- **Exercise**
Starting with the line containing "nand3_1: 22 / 3.3" and going on through the line containing "grtUsageMet1_pct 19.93 \", return the lines of the data below exactly, and only those.

Top of Records supplied

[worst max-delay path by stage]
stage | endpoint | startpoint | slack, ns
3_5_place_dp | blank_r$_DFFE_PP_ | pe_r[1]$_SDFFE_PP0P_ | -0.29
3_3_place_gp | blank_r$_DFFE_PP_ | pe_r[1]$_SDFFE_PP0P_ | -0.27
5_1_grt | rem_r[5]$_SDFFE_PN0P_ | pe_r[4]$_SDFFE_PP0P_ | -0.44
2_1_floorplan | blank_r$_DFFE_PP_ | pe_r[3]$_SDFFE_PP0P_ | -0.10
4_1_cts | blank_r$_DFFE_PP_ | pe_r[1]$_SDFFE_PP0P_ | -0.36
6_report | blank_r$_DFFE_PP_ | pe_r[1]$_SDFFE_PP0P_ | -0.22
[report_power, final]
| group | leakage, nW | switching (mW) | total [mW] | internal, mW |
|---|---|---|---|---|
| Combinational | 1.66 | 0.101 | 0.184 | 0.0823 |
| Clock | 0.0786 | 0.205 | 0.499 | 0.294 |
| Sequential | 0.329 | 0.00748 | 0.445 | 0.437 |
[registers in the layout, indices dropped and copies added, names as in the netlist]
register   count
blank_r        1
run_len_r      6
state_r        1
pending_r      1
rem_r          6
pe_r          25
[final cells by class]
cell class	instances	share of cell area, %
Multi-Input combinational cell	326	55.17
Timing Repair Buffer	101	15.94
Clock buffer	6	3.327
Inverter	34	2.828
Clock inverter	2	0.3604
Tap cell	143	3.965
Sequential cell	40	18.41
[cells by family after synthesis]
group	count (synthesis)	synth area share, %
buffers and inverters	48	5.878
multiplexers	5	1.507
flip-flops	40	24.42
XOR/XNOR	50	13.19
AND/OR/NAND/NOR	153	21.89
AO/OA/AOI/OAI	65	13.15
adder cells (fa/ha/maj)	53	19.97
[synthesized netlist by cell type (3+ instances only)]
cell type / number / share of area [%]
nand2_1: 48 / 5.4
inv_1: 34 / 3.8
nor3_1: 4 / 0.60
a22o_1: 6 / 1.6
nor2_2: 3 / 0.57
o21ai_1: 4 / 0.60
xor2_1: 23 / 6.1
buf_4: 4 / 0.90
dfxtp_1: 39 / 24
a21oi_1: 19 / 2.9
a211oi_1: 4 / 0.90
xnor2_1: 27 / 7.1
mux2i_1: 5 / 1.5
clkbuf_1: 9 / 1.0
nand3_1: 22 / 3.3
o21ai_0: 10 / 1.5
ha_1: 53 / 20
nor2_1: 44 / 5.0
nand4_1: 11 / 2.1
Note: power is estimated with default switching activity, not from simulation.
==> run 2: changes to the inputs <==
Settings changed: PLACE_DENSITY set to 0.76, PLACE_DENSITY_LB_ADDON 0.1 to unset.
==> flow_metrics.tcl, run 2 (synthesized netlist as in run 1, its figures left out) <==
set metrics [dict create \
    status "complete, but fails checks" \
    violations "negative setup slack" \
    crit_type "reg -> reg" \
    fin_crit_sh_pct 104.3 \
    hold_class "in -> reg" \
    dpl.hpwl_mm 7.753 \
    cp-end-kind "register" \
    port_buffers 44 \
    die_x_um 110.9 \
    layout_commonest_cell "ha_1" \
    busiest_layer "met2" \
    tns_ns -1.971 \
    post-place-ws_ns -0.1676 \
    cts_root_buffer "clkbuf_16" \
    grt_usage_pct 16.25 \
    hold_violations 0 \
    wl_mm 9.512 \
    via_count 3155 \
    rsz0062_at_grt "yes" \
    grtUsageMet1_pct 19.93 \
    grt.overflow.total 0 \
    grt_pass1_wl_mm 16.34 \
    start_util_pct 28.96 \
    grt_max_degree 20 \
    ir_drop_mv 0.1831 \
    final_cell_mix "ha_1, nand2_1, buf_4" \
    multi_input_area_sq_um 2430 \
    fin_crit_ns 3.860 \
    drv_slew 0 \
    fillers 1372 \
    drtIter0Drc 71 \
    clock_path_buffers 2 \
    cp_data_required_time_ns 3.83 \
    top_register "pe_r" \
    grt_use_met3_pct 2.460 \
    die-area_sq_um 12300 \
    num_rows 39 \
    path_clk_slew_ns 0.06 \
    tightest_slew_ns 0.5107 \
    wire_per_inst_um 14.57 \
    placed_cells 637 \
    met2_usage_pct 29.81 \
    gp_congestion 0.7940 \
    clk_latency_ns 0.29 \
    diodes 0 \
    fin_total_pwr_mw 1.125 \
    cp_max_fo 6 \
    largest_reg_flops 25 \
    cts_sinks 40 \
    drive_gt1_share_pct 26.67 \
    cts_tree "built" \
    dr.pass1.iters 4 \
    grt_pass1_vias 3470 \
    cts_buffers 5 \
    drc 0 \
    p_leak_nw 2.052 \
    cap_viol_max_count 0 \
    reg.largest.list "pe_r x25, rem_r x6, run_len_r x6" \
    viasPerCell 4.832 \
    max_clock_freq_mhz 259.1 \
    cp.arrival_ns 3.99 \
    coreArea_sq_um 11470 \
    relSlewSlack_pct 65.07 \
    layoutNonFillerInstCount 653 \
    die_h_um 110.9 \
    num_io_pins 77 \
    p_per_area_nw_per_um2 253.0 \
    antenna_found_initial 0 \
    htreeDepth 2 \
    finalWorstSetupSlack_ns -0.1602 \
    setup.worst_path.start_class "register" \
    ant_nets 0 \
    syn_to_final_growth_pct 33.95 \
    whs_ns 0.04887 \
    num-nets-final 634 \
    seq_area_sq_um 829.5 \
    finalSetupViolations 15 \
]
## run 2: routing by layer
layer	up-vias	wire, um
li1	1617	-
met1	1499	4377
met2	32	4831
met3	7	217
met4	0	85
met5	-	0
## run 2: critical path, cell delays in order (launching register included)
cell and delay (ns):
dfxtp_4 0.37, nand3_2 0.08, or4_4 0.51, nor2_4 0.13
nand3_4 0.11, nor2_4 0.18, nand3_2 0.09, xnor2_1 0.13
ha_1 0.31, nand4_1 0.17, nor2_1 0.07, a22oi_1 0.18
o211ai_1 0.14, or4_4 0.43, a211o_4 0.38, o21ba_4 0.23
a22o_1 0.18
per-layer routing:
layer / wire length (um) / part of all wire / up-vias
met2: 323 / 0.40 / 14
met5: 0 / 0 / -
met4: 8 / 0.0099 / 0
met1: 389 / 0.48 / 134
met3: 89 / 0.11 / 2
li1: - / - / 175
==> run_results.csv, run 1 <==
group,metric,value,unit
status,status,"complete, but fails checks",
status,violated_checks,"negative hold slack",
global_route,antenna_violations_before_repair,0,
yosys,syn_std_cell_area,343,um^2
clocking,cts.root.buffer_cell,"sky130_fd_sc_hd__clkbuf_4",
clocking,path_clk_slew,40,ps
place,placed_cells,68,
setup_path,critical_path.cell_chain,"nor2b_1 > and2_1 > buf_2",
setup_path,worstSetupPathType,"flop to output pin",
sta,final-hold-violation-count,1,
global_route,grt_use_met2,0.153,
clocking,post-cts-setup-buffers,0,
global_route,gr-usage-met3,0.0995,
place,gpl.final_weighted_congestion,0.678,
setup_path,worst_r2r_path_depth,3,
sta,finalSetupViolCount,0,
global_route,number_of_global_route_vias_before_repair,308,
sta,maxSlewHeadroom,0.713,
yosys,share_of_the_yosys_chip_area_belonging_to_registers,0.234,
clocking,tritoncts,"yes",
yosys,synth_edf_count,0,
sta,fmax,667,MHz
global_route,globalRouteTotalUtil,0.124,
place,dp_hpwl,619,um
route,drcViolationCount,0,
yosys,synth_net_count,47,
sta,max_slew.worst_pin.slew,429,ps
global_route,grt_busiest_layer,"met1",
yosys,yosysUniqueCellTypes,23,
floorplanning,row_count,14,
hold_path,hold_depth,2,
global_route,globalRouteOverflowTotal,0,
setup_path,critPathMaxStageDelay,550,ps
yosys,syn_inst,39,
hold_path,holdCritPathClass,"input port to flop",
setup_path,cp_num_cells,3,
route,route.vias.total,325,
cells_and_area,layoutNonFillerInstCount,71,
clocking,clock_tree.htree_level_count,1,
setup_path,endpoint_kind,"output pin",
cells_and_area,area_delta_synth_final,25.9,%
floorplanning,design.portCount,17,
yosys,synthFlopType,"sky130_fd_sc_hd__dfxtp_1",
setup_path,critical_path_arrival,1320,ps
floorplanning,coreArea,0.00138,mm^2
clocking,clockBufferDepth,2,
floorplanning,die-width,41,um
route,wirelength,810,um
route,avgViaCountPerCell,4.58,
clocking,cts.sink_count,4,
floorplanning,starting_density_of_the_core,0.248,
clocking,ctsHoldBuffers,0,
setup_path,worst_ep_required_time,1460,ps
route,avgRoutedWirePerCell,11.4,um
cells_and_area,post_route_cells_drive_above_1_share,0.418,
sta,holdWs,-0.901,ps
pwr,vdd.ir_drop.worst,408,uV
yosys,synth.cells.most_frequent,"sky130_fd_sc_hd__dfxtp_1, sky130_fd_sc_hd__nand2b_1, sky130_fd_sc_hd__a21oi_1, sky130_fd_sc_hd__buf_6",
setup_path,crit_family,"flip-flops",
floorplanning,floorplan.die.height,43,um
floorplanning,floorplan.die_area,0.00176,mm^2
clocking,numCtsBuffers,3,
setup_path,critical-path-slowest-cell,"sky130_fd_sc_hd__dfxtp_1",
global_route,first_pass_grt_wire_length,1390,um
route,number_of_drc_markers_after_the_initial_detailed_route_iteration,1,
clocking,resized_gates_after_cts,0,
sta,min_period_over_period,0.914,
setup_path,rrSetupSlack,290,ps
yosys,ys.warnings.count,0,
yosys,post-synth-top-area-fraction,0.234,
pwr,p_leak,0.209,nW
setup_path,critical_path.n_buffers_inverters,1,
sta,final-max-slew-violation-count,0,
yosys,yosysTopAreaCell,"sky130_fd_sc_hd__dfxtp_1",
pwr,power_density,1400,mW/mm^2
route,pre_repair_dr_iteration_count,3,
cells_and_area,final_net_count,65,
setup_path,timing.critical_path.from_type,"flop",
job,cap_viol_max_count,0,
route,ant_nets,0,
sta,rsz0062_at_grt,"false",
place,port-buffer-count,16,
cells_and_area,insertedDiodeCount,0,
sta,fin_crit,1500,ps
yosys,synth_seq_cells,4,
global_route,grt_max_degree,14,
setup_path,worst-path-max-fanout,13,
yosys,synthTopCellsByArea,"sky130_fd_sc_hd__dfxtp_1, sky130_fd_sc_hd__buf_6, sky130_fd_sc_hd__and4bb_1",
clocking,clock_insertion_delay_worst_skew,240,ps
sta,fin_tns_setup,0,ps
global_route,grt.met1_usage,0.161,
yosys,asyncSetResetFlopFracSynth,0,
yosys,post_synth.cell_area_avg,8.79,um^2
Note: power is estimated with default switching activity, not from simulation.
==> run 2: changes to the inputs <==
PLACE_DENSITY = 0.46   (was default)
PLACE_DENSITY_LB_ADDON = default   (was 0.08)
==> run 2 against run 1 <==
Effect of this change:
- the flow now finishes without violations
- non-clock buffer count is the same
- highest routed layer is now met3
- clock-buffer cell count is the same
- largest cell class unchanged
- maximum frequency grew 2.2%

Bottom of Records supplied

- **Result**
nand3_1: 22 / 3.3
o21ai_0: 10 / 1.5
ha_1: 53 / 20
nor2_1: 44 / 5.0
nand4_1: 11 / 2.1
Note: power is estimated with default switching activity, not from simulation.
==> run 2: changes to the inputs <==
Settings changed: PLACE_DENSITY set to 0.76, PLACE_DENSITY_LB_ADDON 0.1 to unset.
==> flow_metrics.tcl, run 2 (synthesized netlist as in run 1, its figures left out) <==
set metrics [dict create \
    status "complete, but fails checks" \
    violations "negative setup slack" \
    crit_type "reg -> reg" \
    fin_crit_sh_pct 104.3 \
    hold_class "in -> reg" \
    dpl.hpwl_mm 7.753 \
    cp-end-kind "register" \
    port_buffers 44 \
    die_x_um 110.9 \
    layout_commonest_cell "ha_1" \
    busiest_layer "met2" \
    tns_ns -1.971 \
    post-place-ws_ns -0.1676 \
    cts_root_buffer "clkbuf_16" \
    grt_usage_pct 16.25 \
    hold_violations 0 \
    wl_mm 9.512 \
    via_count 3155 \
    rsz0062_at_grt "yes" \
    grtUsageMet1_pct 19.93 \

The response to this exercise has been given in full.